- **Dataset records**:
= = = = = = =

[config.mk]
export PLATFORM = sky130hd
export DESIGN_NAME = rptr_empty_ctrl_flat
export DESIGN_NICKNAME = d
export VERILOG_FILES = /design/src/rtl/rptr_empty_ctrl_if.sv /design/src/rtl/rptr_empty_ctrl.sv /design/src/flat_wrapper.sv
export SDC_FILE = /design/constraint.sdc
export NUM_CORES = 1
export LEC_CHECK = 0
export ABC_CLOCK_PERIOD_IN_PS = 2350
export BUFFER_PORTS_ARGS = -buffer_cell sky130_fd_sc_hd__buf_2
export CORE_MARGIN = 4
export CORE_UTILIZATION = 50
export DETAILED_ROUTE_END_ITERATION = 6
export PLACE_DENSITY = 0.74
export SYNTH_ARGS = -nofsm -noshare
export SYNTH_HDL_FRONTEND = slang
export SYNTH_SLANG_ARGS = --single-unit
[constraint.sdc]
create_clock -name rclk -period 2.35 [get_ports rclk]
set_input_delay 0.1175 -clock rclk [delete_from_list [all_inputs] [get_ports rclk]]
set_output_delay 0.1175 -clock rclk [all_outputs]
set_load 0.01 [all_outputs]
[src/rtl/rptr_empty_ctrl_if.sv]
// rtl/rptr_empty_ctrl_if.sv - read-side pointer/empty-flag bundle for the async FIFO
//
// Groups the signals exchanged between the read-pointer controller and the
// read-domain environment: the consumer's read request, the synchronized Gray
// write pointer coming in, and the address / pointer / status flags going out.
//
// Signals:
//   rinc        consumer read request
//   wptr_sync   Gray write pointer already synchronized into rclk
//   raddr       RAM read address
//   rptr        Gray read pointer, to the read-to-write synchronizer
//   rempty      registered FIFO-empty flag
//   runderflow  sticky flag, read attempted while empty
//   rfill       registered fill level        (RD_FILL_LEVEL_EN only)
//   raempty     registered almost-empty flag (RD_FILL_LEVEL_EN only)
//
// Modports:
//   slave   the controller (rptr_empty_ctrl)
//   master  the read-domain environment driving rinc / wptr_sync
//
// Optional macro: RD_FILL_LEVEL_EN adds rfill and raempty.

interface rptr_empty_ctrl_if #(
  parameter int ADDRSIZE = 9
);
  logic                rinc;
  logic [ADDRSIZE:0]   wptr_sync;
  logic [ADDRSIZE-1:0] raddr;
  logic [ADDRSIZE:0]   rptr;
  logic                rempty;
  logic                runderflow;
`ifdef RD_FILL_LEVEL_EN
  logic [ADDRSIZE:0]   rfill;
  logic                raempty;
`endif

  modport slave (
    input  rinc,
    input  wptr_sync,
    output raddr,
    output rptr,
    output rempty,
`ifdef RD_FILL_LEVEL_EN
    output rfill,
    output raempty,
`endif
    output runderflow
  );

  modport master (
    output rinc,
    output wptr_sync,
    input  raddr,
    input  rptr,
    input  rempty,
`ifdef RD_FILL_LEVEL_EN
    input  rfill,
    input  raempty,
`endif
    input  runderflow
  );
endinterface

[src/rtl/rptr_empty_ctrl.sv]
// rtl/rptr_empty_ctrl.sv - async FIFO read pointer and empty-flag controller
//
// Lives in the rclk domain, directly downstream of the write-to-read pointer
// synchronizer. Keeps a binary read counter, derives the RAM read address and
// the Gray read pointer returned to the write side, and produces a registered
// empty flag plus a sticky underflow flag.
//
// Ports:
//   rclk   read-domain clock
//   r_rst  synchronous active-high reset, highest priority
//   bus    rptr_empty_ctrl_if.slave: rinc, wptr_sync in;
//          raddr, rptr, rempty, runderflow (rfill, raempty) out
//
// Parameters:
//   ADDRSIZE       RAM address width, depth 2^ADDRSIZE, pointers ADDRSIZE+1 bits
//   AEMPTY_THRESH  almost-empty threshold in words (RD_FILL_LEVEL_EN only)
//
// Optional macro: RD_FILL_LEVEL_EN adds the registered fill level and the
// almost-empty flag.

module rptr_empty_ctrl #(
  parameter int ADDRSIZE = 9
`ifdef RD_FILL_LEVEL_EN
  , parameter int AEMPTY_THRESH = 4
`endif
) (
  input  logic                 rclk,
  input  logic                 r_rst,
  rptr_empty_ctrl_if.slave     bus
);

  logic [ADDRSIZE:0] r_rbin;
  logic [ADDRSIZE:0] r_rptr;
  logic              r_rempty;
  logic              r_runderflow;

  logic              w_accept;
  logic [ADDRSIZE:0] w_rbin_next;
  logic [ADDRSIZE:0] w_rgray_next;

  // A request while the registered flag says empty is refused outright, even
  // if wptr_sync has just moved; the flag catches up on this same edge.
  assign w_accept     = bus.rinc & ~r_rempty;
  assign w_rbin_next  = r_rbin + {{ADDRSIZE{1'b0}}, w_accept};
  assign w_rgray_next = (w_rbin_next >> 1) ^ w_rbin_next;

  // Comparing the next Gray pointer (not the current one) lets empty assert on
  // the very edge that consumes the last word, with no stale-cycle window.
  always_ff @(posedge rclk) begin
    if (r_rst) begin
      r_rbin       <= '0;
      r_rptr       <= '0;
      r_rempty     <= 1'b1;
      r_runderflow <= 1'b0;
    end else begin
      r_rbin   <= w_rbin_next;
      r_rptr   <= w_rgray_next;
      r_rempty <= (w_rgray_next == bus.wptr_sync);
      if (bus.rinc && r_rempty) begin
        r_runderflow <= 1'b1;
      end
    end
  end

  assign bus.raddr      = r_rbin[ADDRSIZE-1:0];
  assign bus.rptr       = r_rptr;
  assign bus.rempty     = r_rempty;
  assign bus.runderflow = r_runderflow;

`ifdef RD_FILL_LEVEL_EN
  localparam logic [ADDRSIZE:0] AEMPTY_LVL = (ADDRSIZE+1)'(AEMPTY_THRESH);

  logic [ADDRSIZE:0] w_wbin_s;
  logic [ADDRSIZE:0] w_rfill_next;
  logic [ADDRSIZE:0] r_rfill;
  logic              r_raempty;

  // Gray to binary: bit i is the XOR of all Gray bits from the MSB down to i.
  always_comb begin
    w_wbin_s = '0;
    for (int i = 0; i <= ADDRSIZE; i++) begin
      w_wbin_s[i] = ^(bus.wptr_sync >> i);
    end
  end

  // Uses the synchronized (delayed) write pointer, so the level can only
  // under-report occupancy, never over-report it.
  assign w_rfill_next = w_wbin_s - w_rbin_next;

  always_ff @(posedge rclk) begin
    if (r_rst) begin
      r_rfill   <= '0;
      r_raempty <= 1'b1;
    end else begin
      r_rfill   <= w_rfill_next;
      r_raempty <= (w_rfill_next <= AEMPTY_LVL);
    end
  end

  assign bus.rfill   = r_rfill;
  assign bus.raempty = r_raempty;
`endif

endmodule
[src/flat_wrapper.sv]
// flat-port wrapper written by rule: the top's interface ports become plain ports
module rptr_empty_ctrl_flat 
#(
  parameter int ADDRSIZE = 9

)
  (rclk, r_rst, bus_rinc, bus_wptr_sync, bus_raddr, bus_rptr, bus_rempty, bus_runderflow);
  rptr_empty_ctrl_if #(.ADDRSIZE(ADDRSIZE)) bus_i ();
  input  logic rclk;
  input  logic r_rst;
  input wire logic [$bits(bus_i.rinc)-1:0] bus_rinc;
  input wire logic [$bits(bus_i.wptr_sync)-1:0] bus_wptr_sync;
  output wire logic [$bits(bus_i.raddr)-1:0] bus_raddr;
  output wire logic [$bits(bus_i.rptr)-1:0] bus_rptr;
  output wire logic [$bits(bus_i.rempty)-1:0] bus_rempty;
  output wire logic [$bits(bus_i.runderflow)-1:0] bus_runderflow;
  assign bus_i.rinc = bus_rinc;
  assign bus_i.wptr_sync = bus_wptr_sync;
  assign bus_raddr = bus_i.raddr;
  assign bus_rptr = bus_i.rptr;
  assign bus_rempty = bus_i.rempty;
  assign bus_runderflow = bus_i.runderflow;
  rptr_empty_ctrl #(.ADDRSIZE(ADDRSIZE)) u_core (.rclk(rclk), .r_rst(r_rst), .bus(bus_i));
endmodule
==> results.md, run 1 <==
- Post-CTS setup repair buffer count: 0
- Logic pwr share: 0.114
- CTS H-tree lvls: 1
- Post-Place Cell Area: 1310 sq um
- Reg2Reg Depth: 9
- VDD IR max: 0.369 mV
- Initial antenna violation count: 0
- Max_slew headroom: 0.619
- Main synth FF type: dfxtp_1
- Sw Share: 0.246
- Area grow syn2layout: 24.5%
- Worst Path Buf+Inv: 0
- CP Cell Sequence: nor2b_1, ha_1, ha_4, and3b_2, a21oi_1, o32ai_2, xor2_2, xor2_1, a41o_1
- Initial Util: 0.546
- Ys async rst share: 0
- Multi-input gate area: 687 sq um
- Clock root buffer: clkbuf_4
- Port bufs: 33
- Die X-Extent: 55.0 microns
- Post-Layout Inst Area: 1370 sq um
- DR DRC count: 0
- DR WL/cell: 12.7 microns
- Fin crit period: 2160 ps
- Pre-CTS setup slack: 193 ps
- Share of layout cells above drive strength 1: 0.357
- CP Capture Type: register
- Largest net degree at the start of global routing: 22
- DR vias/cell: 4.98
- Syn Std Cell Area: 1100 sq um
- # IOs: 34
- Crit-path leading delay family: compound AO/OA/AOI/OAI gates
- Row Count: 16
- Psw: 151 uW
- Synth unique cells: 30
- Core box area: 2020 sq um
- Post-synth EDFFs: 0
- Critical path required time: 2560 ps
- Diode count: 0
- Clock share of power: 0.288
- Hold path cells: 3
- #FFs+latches synth: 21
- Crit path setup slack, layout: 194 ps
- Filler cell count: 176
- Slowest cell on crit path: dfxtp_1
- Crit start category: register
- Clk slew on worst S/H paths: 110 ps
- Maximum fanout along the worst path: 5
- CTS tree: built
- Setup tns final: 0 ps
- # nets final: 170
- Sequential share of power: 0.598
- Pwr dens: 447 nW/um^2
- Max-cap violations: 0
- Detailed Place HPWL: 1.75 mm
- Fin. Hold Viols: 0
- Synthesized net count: 134
- GRT Total Usage: 0.176
- Crit path largest cell delay: 370 ps
- RSZ-0062 raised after global routing: false
- Status: complete, no violations
- Critical path type: reg -> reg
- Seq/Total Area, Yosys: 0.381
- Clk buf depth: 2
- Number of global-route vias before repair: 871
- Cts hold-fix bufs: 0
- Crit share post-route: 0.917
- DRT antenna net count: 0
- Mapped Avg Cell Area: 9.27 sq um
- Arr. time, crit path: 2370 ps
- FF+latch area: 420 sq um
- Clk_lat worst skew: 310 ps
- Post-Route WL: 2.29 mm
- Post-Synthesis Cells: 119
- Leak: 0.000574 uW
- Post-synth top cells: dfxtp_1 (21), nor2_1 (21), xnor2_1 (17)
- 1st-pass router iterations: 4
- Final setup vio count: 0
- Final Max Tran Viols: 0
- Die area: 3020 sq um
- FMAX: 464 MHz
- Clk sinks: 21
- Final GP Congestion: 0.937
- Num CTS Buffers: 3
- Via count: 901
- Clk_skew: 1.49 ps
- Cell type with the largest total area after synthesis: dfxtp_1
- Top cells by area, synth: dfxtp_1 (38%), xnor2_1 (13%), xor2_1 (10%)
- Synth top area share: 0.381
- Worst-margin pin slew: 568 ps
- Warnings, synthesis: 0
- WP depth: 9
- First-pass GRT wire length: 3.80 mm
- Grt ovf: 0
- Int Pwr: 464 uW
- Worst hold path type: in -> reg
- Power Total: 615 uW
- Fin Hold WS: 41.7 ps
- First DRT Iteration DRCs: 12
- Die height: 55.0 microns
==> layer usage <==
metal | vias to the layer above | share of wire | GRT usage | routed length, microns
li1 | 467 | - | - | -
met1 | 409 | 0.43 | 0.219 | 991
met2 | 20 | 0.50 | 0.291 | 1150
met3 | 5 | 0.047 | 0.0241 | 107
met4 | 0 | 0.019 | 0.0972 | 44
met5 | - | 0 | 0 | 0
==> logic make-up (layout without fill, tap and decap cells) <==
| group | after synthesis | after routing | synth area share |
|---|---|---|---|
| simple gates | 44 | 44 | 0.212 |
| xor+xnor | 30 | 30 | 0.238 |
| flops | 21 | 21 | 0.381 |
| compound gates | 13 | 13 | 0.105 |
| buf+inv | 8 | 43 | 0.0317 |
| fa+ha+maj | 2 | 2 | 0.0227 |
| mux | 1 | 1 | 0.00907 |
==> area by class of cell <==
class | instances | area share
multi-input cells | 90 | 0.500
flip-flops and latches | 21 | 0.306
repair buffers | 38 | 0.148
well taps | 27 | 0.0246
clock buffers | 4 | 0.0191
inverters | 1 | 0.00273
==> tightest hold or removal path, delay by kind of cell <==
kind            cells  cell delay (ps)
buf+inv             1               90
compound gates      1               50
simple gates        1               70
==> power groups by stage <==
stage          clock network, uW  registers [uW]  logic (uW)
6_report                     177             367        70.0
5_1_grt                      194             369        76.6
4_1_cts                      183             367        67.9
3_5_place_dp                   0             375        67.6
3_3_place_gp                   0             375        65.7
2_1_floorplan                  0             378        38.1
==> registers in the layout, indices dropped and copies added (netlist names) <==
signal,cells
u_core.bus.runderflow,1
u_core.r_rbin,9
u_core.bus.rempty,1
u_core.bus.rptr,10
==> final timing paths <==
kind	from	to	slack (ps)
setup reg to reg	u_core.bus.rempty	u_core.bus.rempty	190
hold reg to reg	u_core.bus.runderflow	u_core.bus.runderflow	480
hold / removal	bus_rinc	u_core.bus.runderflow	40
setup / recovery	u_core.bus.rempty	u_core.bus.rempty	190
==> through the flow <==
step	util	cells
after global routing	0.679	181
after floorplan	-	119
after detailed placement	0.647	177
after CTS	0.660	181
after global placement	0.647	177
final	0.679	181
==> cells in the final DEF, fill, tap and decap left out, types with 2 or more instances in the layout <==
cell	n
nor4b_1	2
buf_4	5
nand2_1	5
o22ai_2	2
a21oi_1	5
nor2_1	21
nor3_2	2
o32ai_2	2
nor2b_1	3
dfxtp_1	21
clkbuf_4	3
xnor2_1	17
buf_2	33
nand4_1	2
xor2_1	12
nand3_2	2
==> repair_timing <==
| action | 4_1_cts | 5_1_grt |
|---|---|---|
| gates resized for setup | 0 | 6 |
| endpoints found under the hold margin | 0 | 0 |
| endpoints found under the setup margin | 0 | 1 |
Note: power is estimated with default switching activity, not from simulation.
==> run 2, diff against run 1 <==
--- a/config.mk
+++ b/config.mk
@@ -7,10 +7,11 @@
 export LEC_CHECK = 0
 export ABC_CLOCK_PERIOD_IN_PS = 2350
 export BUFFER_PORTS_ARGS = -buffer_cell sky130_fd_sc_hd__buf_2
-export CORE_MARGIN = 4
+export CORE_MARGIN = 2
 export CORE_UTILIZATION = 50
 export DETAILED_ROUTE_END_ITERATION = 6
 export PLACE_DENSITY = 0.74
+export RECOVER_POWER = 100
 export SYNTH_ARGS = -nofsm -noshare
 export SYNTH_HDL_FRONTEND = slang
 export SYNTH_SLANG_ARGS = --single-unit
==> results.md, run 2 (same netlist as run 1, synthesis figures left out) <==
- Status: complete, no violations (unchanged)
- Critical path required time: 2600 ps (was 2560 ps)
- Row Count: 17 (was 16)
- Critical path type: reg -> reg (unchanged)
- Detailed Place HPWL: 1.64 mm (was 1.75 mm)
- Max-cap violations: 0 (unchanged)
- CTS H-tree lvls: 1 (unchanged)
- Die X-Extent: 51.0 microns (was 55.0 microns)
- Initial Util: 0.514 (was 0.546)
- Clk_skew: 1.56 ps (was 1.49 ps)
- Core box area: 2150 sq um (was 2020 sq um)
- Initial antenna violation count: 0 (unchanged)
- DR WL/cell: 11.6 microns (was 12.7 microns)
- Area grow syn2layout: 18.5% (was 24.5%)
- First DRT Iteration DRCs: 9 (was 12)
- Num CTS Buffers: 3 (unchanged)
- Share of layout cells above drive strength 1: 0.179 (was 0.357)
- Diode count: 0 (unchanged)
- Largest net degree at the start of global routing: 22 (unchanged)
- Setup tns final: 0 ps (unchanged)
- Cts hold-fix bufs: 0 (unchanged)
- Cell mode on critical path: ha_1
- Number of global-route vias before repair: 812 (was 871)
- Leak: 0.000485 uW (was 0.000574 uW)
- VDD IR max: 0.429 mV (was 0.369 mV)
- Commonest non-fill, non-tap cell in the layout: clkbuf_1 (was buf_2)
- Die area: 2600 sq um (was 3020 sq um)
- Worst hold path type: in -> reg (unchanged)
- Final setup vio count: 0 (unchanged)
- Filler cell count: 214 (was 176)
- Fin crit period: 2180 ps (was 2160 ps)
- Most frequent cells in the layout: clkbuf_1 (25), nor2_1 (22), dfxtp_1 (21), xnor2_1 (17), buf_2 (14) (was buf_2 (33), nor2_1 (21), dfxtp_1 (21), xnor2_1 (17), xor2_1 (12))
- # nets final: 172 (was 170)
- Final GP Congestion: 0.840 (was 0.937)
- Die height: 51.0 microns (was 55.0 microns)
- Fin Hold WS: 45.7 ps (was 41.7 ps)
- DRT antenna net count: 0 (unchanged)
- Post-Route WL: 2.14 mm (was 2.29 mm)
- DR vias/cell: 5.03 (was 4.98)
- Grt ovf: 0 (unchanged)
- Fin. Hold Viols: 0 (unchanged)
- CP Capture Type: register (unchanged)
- Placed cells: 179 (was 177)
- Max reg flops: 10 (unchanged)
- Crit share post-route: 0.927 (was 0.917)
- Clk sinks: 21 (unchanged)
- CP Cell Sequence: nor2b_1, ha_1, ha_1, and3b_2, a21oi_1, o22ai_2, xnor2_1, nor4_2, a41o_1 (was nor2b_1, ha_1, ha_4, and3b_2, a21oi_1, o32ai_2, xor2_2, xor2_1, a41o_1)
- First-pass GRT wire length: 3.43 mm (was 3.80 mm)
- Clk_lat worst skew: 300 ps (was 310 ps)
- Clock root buffer: clkbuf_4 (unchanged)
- Crit-path leading delay family: simple AND/OR/NAND/NOR gates (was compound AO/OA/AOI/OAI gates)
- # IOs: 34 (unchanged)
- Clk slew on worst S/H paths: 110 ps (about the same)
- Crit path largest cell delay: 340 ps (was 370 ps)
- Slowest cell on crit path: dfxtp_1 (unchanged)
- Non-filler cells in the finished layout: 184 (was 181)
- Port bufs: 33 (unchanged)
- DR DRC count: 0 (unchanged)
- Crit start category: register (unchanged)
- GRT Total Usage: 0.175 (was 0.176)
- Worst Path Buf+Inv: 0 (unchanged)
- Arr. time, crit path: 2430 ps (was 2370 ps)
- Via count: 926 (was 901)
- Clk buf depth: 2 (unchanged)
- 1st-pass router iterations: 4 (unchanged)
- Final Max Tran Viols: 0 (unchanged)
- FMAX: 459 MHz (was 464 MHz)
- Final Core Density: 0.609 (was 0.679)
- Maximum fanout along the worst path: 5 (unchanged)
- Worst-margin pin slew: 406 ps (was 568 ps)
- Max_slew headroom: 0.728 (was 0.619)
- Pwr dens: 459 nW/um^2 (was 447 nW/um^2)
- CTS tree: built (unchanged)
-- run 2: worst reg2reg max path, cell delays in order (launching register included) --
cell	delay [ps]
dfxtp_1	340
nor2b_1	120
ha_1	180
ha_1	240
and3b_2	250
a21oi_1	200
o22ai_2	130
xnor2_1	170
nor4_2	320
a41o_1	200
-- run 2: what timing repair did --
item,CTS,global route
endpoints found under the setup margin,0,1
setup buffers,0,1
resized for setup,0,1
hold endpoints to repair,0,0
-- run 2: path summary, 6_finish.rpt --
path / from / endpoint / slack (ps) / cells after the start
setup / recovery: u_core.bus.rempty / u_core.bus.rempty / 170 / 9
hold / removal: bus_rinc / u_core.bus.runderflow / 50 / 3
setup reg to reg: u_core.bus.rempty / u_core.bus.rempty / 170 / 9
hold reg to reg: u_core.bus.runderflow / u_core.bus.runderflow / 480 / 2
-- run 2: through the flow --
step / power [uW] / area (sq um) / worst slack, ps
6_report: 601 / 1310 / 172
5_1_grt: 631 / 1310 / -5.53
4_1_cts: 610 / 1340 / 128
3_5_place_dp: 443 / 1320 / 165
3_3_place_gp: 440 / 1320 / 257
2_1_floorplan: 417 / 1100 / 243
-- run 2: area by class of cell --
type / instances / area (sq um) / share of cell area
multi-input combinational: 90 / 647 / 0.495
sequential: 21 / 420 / 0.322
timing repair buffer: 40 / 175 / 0.134
tap: 28 / 35.0 / 0.0268
clock buffer: 4 / 26.3 / 0.0201
inverter: 1 / 3.75 / 0.00287
-- run 2: layer usage --
layer / GRT usage / routed length (microns)
met5: 0 / 0
met4: 0.0811 / 24
met1: 0.219 / 993
met2: 0.294 / 1010
met3: 0.0234 / 103
-- run 2: where the power goes --
| part | switching (uW) | internal, uW |
|---|---|---|
| combinational | 34.6 | 30.9 |
| clock | 102 | 66.2 |
| sequential | 3.89 | 363 |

= = = = = = =

- **Work instructions**:
Would you print exactly and only the lines of the material above that run from the line with "- Slowest cell on crit path: dfxtp_1 (unchanged)" through the line with "- Clk buf depth: 2 (unchanged)", both included?

- **Written response**:
- Slowest cell on crit path: dfxtp_1 (unchanged)
- Non-filler cells in the finished layout: 184 (was 181)
- Port bufs: 33 (unchanged)
- DR DRC count: 0 (unchanged)
- Crit start category: register (unchanged)
- GRT Total Usage: 0.175 (was 0.176)
- Worst Path Buf+Inv: 0 (unchanged)
- Arr. time, crit path: 2430 ps (was 2370 ps)
- Via count: 926 (was 901)
- Clk buf depth: 2 (unchanged)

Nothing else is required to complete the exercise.